There are hundreds of stories about great youth pitchers at the top of their game one season and on the disabled list the entire following year with nothing but overuse to blame. No one wants their kid to be out of commission for months because they didn’t know when to say no.
According to the Journal of Sports Medicine, 60-percent of ulnar collateral ligament reconstructions (aka Tommy John surgeries) are now performed on young athletes, ages 15 to 19, mostly pitchers. This invasive procedure, once a last resort for overworked MLB hurlers, has become routine with the intense pitching schedules of today’s young players. Thanks to warm weather allowing for year-round play, Tommy John surgeries are performed more in the South than any other U.S. region.
Even Major League Baseball has taken notice of youth baseball’s rash of overuse injuries. To combat what’s now being called an “epidemic,” MLB came out with the Pitch Smart program, a collection of age-based pitching guidelines and risk factors to avoid. Click the link. It should be required reading for every baseball parent and coach.
If your kid pitches more than just occasionally, it’s YOUR responsibility to do the following.
- Keep up with how many pitches he’s throwing in every game. You count them. Don’t assume the person keeping the book is doing it. Know the league pitch count and days of rest rules. (Don’t go by innings pitched. That can be very misleading.) Be ready to step in and challenge the coach if he leaves your son on the mound longer than he should.
- If your player is on more than one team, it’s your job to communicate with each coach about when he’s pitched last, how many pitches he threw and how soon to use him again.
- Ask your pitcher how his arm feels after EVERY game. Drill it into his head that he should ask to be taken off the mound at the first sign of pain.
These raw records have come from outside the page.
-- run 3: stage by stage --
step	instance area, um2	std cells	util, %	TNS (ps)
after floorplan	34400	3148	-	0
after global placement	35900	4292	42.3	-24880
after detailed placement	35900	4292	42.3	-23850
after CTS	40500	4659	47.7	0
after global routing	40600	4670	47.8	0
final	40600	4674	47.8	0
NEVER ever pitch through pain!
- Make sure your pitcher is using proper throwing mechanics. (My older son had two bouts of tendonitis due to a very minor flaw in his delivery that two different pitching instructors failed to notice. Once it was caught and corrected, his tendonitis never came back.)
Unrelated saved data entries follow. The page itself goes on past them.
`src/rtl/esch_pkg.sv`:
```
// ----------------------------------------------------------------------------
// esch_pkg
// shared types and constants of the periodic task scheduler
// ----------------------------------------------------------------------------
package esch_pkg;

  // width of the tick counter, which advances on each accepted tick request
  localparam int unsigned TICK_W = 32;

  // widths of the request and result fields
  localparam int unsigned FIELD_W = 8;
  localparam int unsigned ID_W    = 5;

  // scheduling policy codes
  localparam logic POLICY_RM  = 1'b0;
  localparam logic POLICY_EDF = 1'b1;

  // request kinds carried in tuser
  localparam logic MODE_TICK = 1'b0;
  localparam logic MODE_ADD  = 1'b1;

  typedef enum logic [2:0] {
    S_IDLE,
    S_ADD_DIV,
    S_SEL,
    S_UPD,
    S_DONE
  } esch_state_e;

endpackage

```
`src/rtl/edf_rm_task_scheduler.sv`:
```
// ----------------------------------------------------------------------------
// edf_rm_task_scheduler
// periodic task table scheduler, earliest deadline first or rate monotonic
// ----------------------------------------------------------------------------
// Each request is either a tick (tuser 0) or the addition of a periodic task
// (tuser 1, cost and period in tdata) and yields exactly one result. The task
// table is a single-port-read memory of MAX_TASKS entries that a small
// sequencer walks one entry per cycle. A tick makes two passes over the N
// tasks in the table. One pass feeds the selection comparator. A second pass
// reads, updates and writes back every entry. Each pass issues N reads, waits
// for the registered read data and closes, and then the result is loaded into
// the output register. An add runs the 32-step bit-serial remainder unit that
// aligns the new task's release phase to the current tick count; a rejected
// add goes straight to its result. Release is tracked through a per-task
// phase counter that equals the tick count modulo the period, so no division
// is done on ticks; on wrap of the 32-bit tick count every phase restarts at
// zero. The input is not ready while a request is being worked on and is
// ready again at the edge that presents the result; a finished result waits
// in the output register while the next request is already accepted. The
// policy register is written through cfg_we_i and cfg_wdata_i; the user must
// write it only while the block is idle, and the block does not enforce this.
// ----------------------------------------------------------------------------
module edf_rm_task_scheduler
  import esch_pkg::*;
#(
  parameter int unsigned MAX_TASKS = 16,
  parameter int unsigned TIME_BITS = 8
) (
  input  logic        clk_i,
  input  logic        rst_ni,
  // policy register: 0 rate monotonic, 1 earliest deadline first
  input  logic        cfg_we_i,
  input  logic        cfg_wdata_i,
  // requests
  input  logic        s_axis_tvalid,
  output logic        s_axis_tready,
  input  logic [15:0] s_axis_tdata,  // task_cost[7:0], task_period[15:8]
  input  logic        s_axis_tuser,  // mode
  // results
  output logic        m_axis_tvalid,
  input  logic        m_axis_tready,
  output logic [7:0]  m_axis_tdata   // chosen_id[4:0], job_finished[5],
                                     // add_accepted[6], zero[7]
);

  localparam int unsigned IdxW = (MAX_TASKS > 1) ? $clog2(MAX_TASKS) : 1;
  localparam int unsigned CntW = $clog2(MAX_TASKS + 1);
  localparam int unsigned ExtW = 17;
  localparam logic [ExtW-1:0] TimeMask = ExtW'((1 << TIME_BITS) - 1);

  // one task table entry
  typedef struct packed {
    logic [TIME_BITS-1:0] cost;
    logic [TIME_BITS-1:0] period;
    logic [TIME_BITS-1:0] rem;
    logic [TIME_BITS-1:0] deadline;
    logic [TIME_BITS-1:0] phase;
    logic                 done;
  } entry_t;

  esch_state_e state_q, state_d;

  logic              use_edf_q;
  logic [TICK_W-1:0] tick_q;
  logic              wrap_q;
  logic [CntW-1:0]   task_count_q;

  // scan control
  logic [CntW-1:0]   cnt_q;
  logic              pend_q;
  logic [IdxW-1:0]   pidx_q;
  logic              issue;
  logic              scan_end;

  // latched add request
  logic [TIME_BITS-1:0] add_cost_q;
  logic [TIME_BITS-1:0] add_per_q;

  // result held until the output register is free
  logic [ID_W-1:0] res_id_q;
  logic            res_fin_q;
  logic            res_acc_q;

  logic            out_vld_q;
  logic [7:0]      out_data_q;

  // table memory
  entry_t          mem_q [MAX_TASKS];
  entry_t          rdata_q;
  logic            wr_en;
  logic [IdxW-1:0] wr_addr;
  entry_t          wr_data;

  // request decode
  logic            in_acc;
  logic [ExtW-1:0] cost_ext;
  logic [ExtW-1:0] per_ext;
  logic            add_ok;

  // shared units
  logic                 mod_start;
  logic                 mod_done;
  logic [TIME_BITS-1:0] mod_rem;
  logic                 pick_clear;
  logic                 pick_en;
  logic                 best_vld;
  logic [IdxW-1:0]      best_idx;

  // entry update
  entry_t               upd;
  logic                 is_sel;
  logic                 upd_fin;
  logic [TIME_BITS-1:0] rem_dec;
  logic [TIME_BITS-1:0] dl_dec;
  logic [TIME_BITS:0]   phase_inc;
  logic [TIME_BITS-1:0] phase_nxt;

  logic out_free;

  assign in_acc   = s_axis_tvalid && s_axis_tready;
  assign cost_ext = {{(ExtW - FIELD_W){1'b0}}, s_axis_tdata[7:0]};
  assign per_ext  = {{(ExtW - FIELD_W){1'b0}}, s_axis_tdata[15:8]};

  // reject zero values, cost not below period, values too wide, full table
  assign add_ok = (cost_ext != '0) && (per_ext != '0) && (cost_ext < per_ext) &&
                  (cost_ext <= TimeMask) && (per_ext <= TimeMask) &&
                  (task_count_q < CntW'(MAX_TASKS));

  assign issue    = (cnt_q < task_count_q);
  assign scan_end = !issue && !pend_q;
  assign out_free = !out_vld_q || m_axis_tready;

  // ---------------------------------------------------------------- next state
  always_comb begin
    state_d = state_q;
    case (state_q)
      S_IDLE: begin
        if (in_acc) begin
          if (s_axis_tuser == MODE_TICK) begin
            state_d = S_SEL;
          end else if (add_ok) begin
            state_d = S_ADD_DIV;
          end else begin
            state_d = S_DONE;
          end
        end
      end
      S_ADD_DIV: begin
        if (mod_done) begin
          state_d = S_DONE;
        end
      end
      S_SEL: begin
        if (scan_end) begin
          state_d = S_UPD;
        end
      end
      S_UPD: begin
        if (scan_end) begin
          state_d = S_DONE;
        end
      end
      S_DONE: begin
        if (out_free) begin
          state_d = S_IDLE;
        end
      end
      default: state_d = S_IDLE;
    endcase
  end

  // ------------------------------------------------------------------ outputs
  always_comb begin
    s_axis_tready = 1'b0;
    mod_start     = 1'b0;
    pick_clear    = 1'b0;
    pick_en       = 1'b0;
    case (state_q)
      S_IDLE: begin
        s_axis_tready = 1'b1;
        pick_clear    = 1'b1;
        mod_start     = in_acc && (s_axis_tuser == MODE_ADD) && add_ok;
      end
      S_SEL: begin
        pick_en = pend_q;
      end
      default: ;
    endcase
  end

  // --------------------------------------------------------------- entry update
  // charge the chosen task, age deadlines on busy ticks, then release
  always_comb begin
    upd     = rdata_q;
    is_sel  = best_vld && (pidx_q == best_idx);
    rem_dec = rdata_q.rem;
    if (is_sel && (rdata_q.rem != '0)) begin
      rem_dec = rdata_q.rem - 1'b1;
    end
    dl_dec = rdata_q.deadline;
    if (best_vld) begin
      if (rdata_q.deadline != '0) begin
        dl_dec = rdata_q.deadline - 1'b1;
      end
      if (dl_dec == '0) begin
        dl_dec = rdata_q.period;
      end
    end
    upd_fin      = is_sel && (rem_dec == '0);
    upd.rem      = rem_dec;
    upd.deadline = dl_dec;
    upd.done     = rdata_q.done || upd_fin;
    // phase tracks tick count modulo period
    phase_inc = {1'b0, rdata_q.phase} + 1'b1;
    if (wrap_q || (phase_inc == {1'b0, rdata_q.period})) begin
      phase_nxt = '0;
    end else begin
      phase_nxt = phase_inc[TIME_BITS-1:0];
    end
    upd.phase = phase_nxt;
    if (phase_nxt == '0) begin
      upd.done     = 1'b0;
      upd.rem      = rdata_q.cost;
      upd.deadline = rdata_q.period;
    end
  end

  // write port: new task on add, updated entry during the update pass
  always_comb begin
    wr_en   = 1'b0;
    wr_addr = pidx_q;
    wr_data = upd;
    if (state_q == S_ADD_DIV) begin
      wr_en            = mod_done;
      wr_addr          = task_count_q[IdxW-1:0];
      wr_data.cost     = add_cost_q;
      wr_data.period   = add_per_q;
      wr_data.rem      = add_cost_q;
      wr_data.deadline = add_per_q;
      wr_data.phase    = mod_rem;
      wr_data.done     = 1'b0;
    end else if (state_q == S_UPD) begin
      wr_en = pend_q;
    end
  end

  always_ff @(posedge clk_i) begin
    if (wr_en) begin
      mem_q[wr_addr] <= wr_data;
    end
    if (issue) begin
      rdata_q <= mem_q[cnt_q[IdxW-1:0]];
    end
  end

  // ---------------------------------------------------------------- registers
  always_ff @(posedge clk_i or negedge rst_ni) begin
    if (!rst_ni) begin
      state_q      <= S_IDLE;
      use_edf_q    <= POLICY_RM;
      tick_q       <= '0;
      wrap_q       <= 1'b0;
      task_count_q <= '0;
      cnt_q        <= '0;
      pend_q       <= 1'b0;
      out_vld_q    <= 1'b0;
    end else begin
      state_q <= state_d;
      if (cfg_we_i) begin
        use_edf_q <= cfg_wdata_i;
      end
      if (in_acc && (s_axis_tuser == MODE_TICK)) begin
        tick_q <= tick_q + 1'b1;
        wrap_q <= (tick_q == '1);
      end
      if ((state_q == S_ADD_DIV) && mod_done) begin
        task_count_q <= task_count_q + 1'b1;
      end
      // scan counter restarts for each pass
      if ((state_q == S_SEL) || (state_q == S_UPD)) begin
        if (scan_end) begin
          cnt_q <= '0;
        end else if (issue) begin
          cnt_q <= cnt_q + 1'b1;
        end
        pend_q <= issue;
      end else begin
        cnt_q  <= '0;
        pend_q <= 1'b0;
      end
      if ((state_q == S_DONE) && out_free) begin
        out_vld_q <= 1'b1;
      end else if (m_axis_tready) begin
        out_vld_q <= 1'b0;
      end
    end
  end

  always_ff @(posedge clk_i) begin
    pidx_q <= cnt_q[IdxW-1:0];
    if (in_acc) begin
      add_cost_q <= cost_ext[TIME_BITS-1:0];
      add_per_q  <= per_ext[TIME_BITS-1:0];
      res_id_q   <= '0;
      res_fin_q  <= 1'b0;
      res_acc_q  <= (s_axis_tuser == MODE_ADD) && add_ok;
    end
    if ((state_q == S_SEL) && scan_end && best_vld) begin
      res_id_q <= ID_W'(32'(best_idx) + 32'd1);
    end
    if ((state_q == S_UPD) && pend_q && is_sel) begin
      res_fin_q <= upd_fin;
    end
    if ((state_q == S_DONE) && out_free) begin
      out_data_q <= {1'b0, res_acc_q, res_fin_q, res_id_q};
    end
  end

  assign m_axis_tvalid = out_vld_q;
  assign m_axis_tdata  = out_data_q;

  // ----------------------------------------------------------- shared units
  esch_mod_unit #(
    .DIV_W (TIME_BITS)
  ) u_mod (
    .clk_i      (clk_i),
    .rst_ni     (rst_ni),
    .start_i    (mod_start),
    .dividend_i (tick_q),
    .divisor_i  (per_ext[TIME_BITS-1:0]),
    .done_o     (mod_done),
    .rem_o      (mod_rem)
  );

  esch_pick #(
    .IDX_W  (IdxW),
    .TIME_W (TIME_BITS)
  ) u_pick (
    .clk_i      (clk_i),
    .rst_ni     (rst_ni),
    .clear_i    (pick_clear),
    .en_i       (pick_en),
    .policy_i   (use_edf_q),
    .idx_i      (pidx_q),
    .done_i     (rdata_q.done),
    .deadline_i (rdata_q.deadline),
    .period_i   (rdata_q.period),
    .best_vld_o (best_vld),
    .best_idx_o (best_idx)
  );

endmodule

```
`src/rtl/esch_mod_unit.sv`:
```
// ----------------------------------------------------------------------------
// esch_mod_unit
// bit-serial restoring remainder of the tick count by a task period
// ----------------------------------------------------------------------------
module esch_mod_unit
  import esch_pkg::*;
#(
  parameter int unsigned DIV_W = 8
) (
  input  logic              clk_i,
  input  logic              rst_ni,
  input  logic              start_i,
  input  logic [TICK_W-1:0] dividend_i,
  input  logic [DIV_W-1:0]  divisor_i,
  output logic              done_o,
  output logic [DIV_W-1:0]  rem_o
);

  localparam int unsigned CntW = $clog2(TICK_W);

  logic              busy_q, busy_d;
  logic              done_q, done_d;
  logic [CntW-1:0]   cnt_q, cnt_d;
  logic [TICK_W-1:0] dvd_q, dvd_d;
  logic [DIV_W-1:0]  div_q, div_d;
  logic [DIV_W-1:0]  rem_q, rem_d;
  logic [DIV_W:0]    shifted;
  logic [DIV_W:0]    diff;

  // one quotient bit per cycle
  assign shifted = {rem_q, dvd_q[TICK_W-1]};
  assign diff    = shifted - {1'b0, div_q};

  always_comb begin
    busy_d = busy_q;
    done_d = 1'b0;
    cnt_d  = cnt_q;
    dvd_d  = dvd_q;
    div_d  = div_q;
    rem_d  = rem_q;
    if (start_i) begin
      busy_d = 1'b1;
      cnt_d  = '0;
      dvd_d  = dividend_i;
      div_d  = divisor_i;
      rem_d  = '0;
    end else if (busy_q) begin
      dvd_d = {dvd_q[TICK_W-2:0], 1'b0};
      if (shifted >= {1'b0, div_q}) begin
        rem_d = diff[DIV_W-1:0];
      end else begin
        rem_d = shifted[DIV_W-1:0];
      end
      cnt_d = cnt_q + 1'b1;
      if (cnt_q == CntW'(TICK_W - 1)) begin
        busy_d = 1'b0;
        done_d = 1'b1;
      end
    end
  end

  always_ff @(posedge clk_i or negedge rst_ni) begin
    if (!rst_ni) begin
      busy_q <= 1'b0;
      done_q <= 1'b0;
      cnt_q  <= '0;
    end else begin
      busy_q <= busy_d;
      done_q <= done_d;
      cnt_q  <= cnt_d;
    end
  end

  always_ff @(posedge clk_i) begin
    dvd_q <= dvd_d;
    div_q <= div_d;
    rem_q <= rem_d;
  end

  assign done_o = done_q;
  assign rem_o  = rem_q;

endmodule

```
`src/rtl/esch_pick.sv`:
```
// ----------------------------------------------------------------------------
// esch_pick
// running minimum over the scanned task entries under the chosen policy
// ----------------------------------------------------------------------------
module esch_pick
  import esch_pkg::*;
#(
  parameter int unsigned IDX_W  = 4,
  parameter int unsigned TIME_W = 8
) (
  input  logic              clk_i,
  input  logic              rst_ni,
  input  logic              clear_i,
  input  logic              en_i,
  input  logic              policy_i,
  input  logic [IDX_W-1:0]  idx_i,
  input  logic              done_i,
  input  logic [TIME_W-1:0] deadline_i,
  input  logic [TIME_W-1:0] period_i,
  output logic              best_vld_o,
  output logic [IDX_W-1:0]  best_idx_o
);

  logic              vld_q, vld_d;
  logic [IDX_W-1:0]  idx_q, idx_d;
  logic [TIME_W-1:0] key_q, key_d;
  logic [TIME_W-1:0] key;
  logic              better;

  assign key = (policy_i == POLICY_EDF) ? deadline_i : period_i;

  // edf: later entry wins ties; rm: earlier entry wins ties
  always_comb begin
    if (policy_i == POLICY_EDF) begin
      better = key <= key_q;
    end else begin
      better = key < key_q;
    end
  end

  always_comb begin
    vld_d = vld_q;
    idx_d = idx_q;
    key_d = key_q;
    if (clear_i) begin
      vld_d = 1'b0;
    end else if (en_i && !done_i && (!vld_q || better)) begin
      vld_d = 1'b1;
      idx_d = idx_i;
      key_d = key;
    end
  end

  always_ff @(posedge clk_i or negedge rst_ni) begin
    if (!rst_ni) begin
      vld_q <= 1'b0;
    end else begin
      vld_q <= vld_d;
    end
  end

  always_ff @(posedge clk_i) begin
    idx_q <= idx_d;
    key_q <= key_d;
  end

  assign best_vld_o = vld_q;
  assign best_idx_o = idx_q;

endmodule
```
- Don’t let your player throw anything other than a fastball or change-up until he’s at least 13. (Although, the verdict is still out on how much throwing curve balls can affect young elbows.)
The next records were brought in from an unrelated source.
==> config.mk <==
export PLATFORM = sky130hd
export DESIGN_NAME = tss_ctrl
export DESIGN_NICKNAME = d
export VERILOG_FILES = /design/src/rtl/core/tss_pkg.sv /design/src/rtl/core/tss_ctrl.sv
export SDC_FILE = /design/constraint.sdc
export NUM_CORES = 1
export LEC_CHECK = 0
export ABC_CLOCK_PERIOD_IN_PS = 2360
export BUFFER_PORTS_ARGS = -buffer_cell sky130_fd_sc_hd__buf_2
export CORE_ASPECT_RATIO = 0.9
export CORE_MARGIN = 3
export CORE_UTILIZATION = 40
export CTS_BUF_LIST = sky130_fd_sc_hd__clkbuf_4 sky130_fd_sc_hd__clkbuf_8 sky130_fd_sc_hd__clkbuf_16
export DETAILED_ROUTE_END_ITERATION = 8
export REMOVE_ABC_BUFFERS = 1
export SLEW_MARGIN = 20
export SYNTH_ARGS = -nofsm -noshare
export SYNTH_HDL_FRONTEND = slang
export SYNTH_SLANG_ARGS = --single-unit
==> constraint.sdc <==
create_clock -name clk -period 2.36 [get_ports clk]
set_clock_uncertainty 0.2 [all_clocks]
set_input_delay 0.354 -clock clk [delete_from_list [all_inputs] [get_ports clk]]
set_output_delay 0.354 -clock clk [all_outputs]
set_load 0.02 [all_outputs]
==> src/rtl/core/tss_pkg.sv <==
// Shared types, command codes and constants of the triangle seek steering block.
package tss_pkg;

  // Iteration index width (CORDIC step indexes 0 to 31)
  localparam int ITER_W = 5;
  // CORDIC angle width, 2^-16 degree units
  localparam int ZW = 28;
  // sin/cos width, Q24
  localparam int CSW = 26;

  localparam logic signed [ZW-1:0] ANG_FULL  = 28'sd23592960;
  localparam logic signed [ZW-1:0] ANG_HALF  = 28'sd11796480;
  localparam logic signed [ZW-1:0] ANG_QUART = 28'sd5898240;
  localparam logic signed [31:0]   INV_GAIN  = 32'sd652032874;
  localparam logic signed [20:0]   HEAD_MAX  = 21'sd46080;
  localparam logic signed [20:0]   HEAD_MIN  = -21'sd46080;
  localparam logic [9:0]           SPEED_RESET = 10'd300;

  // Configuration register indexes
  localparam logic [2:0] REG_V0_X    = 3'd0;
  localparam logic [2:0] REG_V0_Y    = 3'd1;
  localparam logic [2:0] REG_V1_X    = 3'd2;
  localparam logic [2:0] REG_V1_Y    = 3'd3;
  localparam logic [2:0] REG_TIP_X   = 3'd4;
  localparam logic [2:0] REG_TIP_Y   = 3'd5;
  localparam logic [2:0] REG_SPEED   = 3'd6;
  localparam logic [2:0] REG_HEADING = 3'd7;

  typedef enum logic [4:0] {
    ST_IDLE, ST_DIR, ST_CHK, ST_VEC, ST_HEAD, ST_ROT, ST_RRED, ST_RLOAD, ST_RCOR,
    ST_RFIN, ST_VM1, ST_VM2, ST_VSUM, ST_VLD, ST_VDIV, ST_VWR, ST_COMMIT, ST_MSET,
    ST_MRED, ST_MLOAD, ST_MCOR, ST_MFIN, ST_MX, ST_MY, ST_MADD, ST_OUT
  } tss_state_t;

  typedef enum logic [4:0] {
    OP_NONE, OP_ACCEPT, OP_DIR, OP_VLOAD, OP_CSTEP, OP_HEAD, OP_ROT, OP_RED,
    OP_CLOAD, OP_CFIN, OP_VMUL1, OP_VMUL2, OP_VSUM, OP_DLOAD, OP_DSTEP, OP_VWR,
    OP_COMMIT, OP_MSET, OP_MX, OP_MY, OP_MADD, OP_OUT
  } tss_op_t;

  typedef struct packed {
    tss_op_t           op;
    logic [ITER_W-1:0] iter;
    logic [2:0]        vidx;
  } tss_cmd_t;

  typedef struct packed {
    logic skip;
    logic rot_zero;
    logic red_done;
  } tss_status_t;

  // Arctangent table, 2^-16 degree units
  function automatic logic [21:0] atan_val(input logic [ITER_W-1:0] i);
    logic [21:0] v;
    case (i)
      5'd0:  v = 22'd2949120;
      5'd1:  v = 22'd1740967;
      5'd2:  v = 22'd919879;
      5'd3:  v = 22'd466945;
      5'd4:  v = 22'd234379;
      5'd5:  v = 22'd117304;
      5'd6:  v = 22'd58666;
      5'd7:  v = 22'd29335;
      5'd8:  v = 22'd14668;
      5'd9:  v = 22'd7334;
      5'd10: v = 22'd3667;
      5'd11: v = 22'd1833;
      5'd12: v = 22'd917;
      5'd13: v = 22'd458;
      5'd14: v = 22'd229;
      5'd15: v = 22'd115;
      5'd16: v = 22'd57;
      5'd17: v = 22'd29;
      5'd18: v = 22'd14;
      5'd19: v = 22'd7;
      5'd20: v = 22'd4;
      5'd21: v = 22'd2;
      5'd22: v = 22'd1;
      default: v = 22'd0;
    endcase
    return v;
  endfunction

endpackage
- Limit time behind the plate as a catcher. Don’t allow your kid to pitch and catch in the same day. It can double the risk of joint wear and tear. Just last year, an ace pitcher we know (great kid), pitched one and caught two consecutive games for his travel team one day after pitching a complete game for his rec team. He wound up missing the rest of the season, unable to throw without pain. His mom raised a stink with his travel coach about not looking out for her son’s arm. This mom had been at all four games. She knew the rules! Why didn’t she step in beforehand and say “no, that’s too much?”
- Take a three to four-month break from baseball. I don’t care how competitive your kid is, or how great the weather is where you live; playing baseball year round is a BAD idea. Foster his interest in other sports or hobbies during the off-season. (Insert link to multi sport article)
And finally, memorize the chart below.
American Sports Medicine Institute Position Statement for Adolescent Baseball Pitchers – Read this and commit it to memory.
** There are plenty of baseball coaches out there who are vigilant about taking care of young arms, obeying pitch counts/rest days and would never put their pitcher in jeopardy for a trophy. But don’t assume that they’re all this way.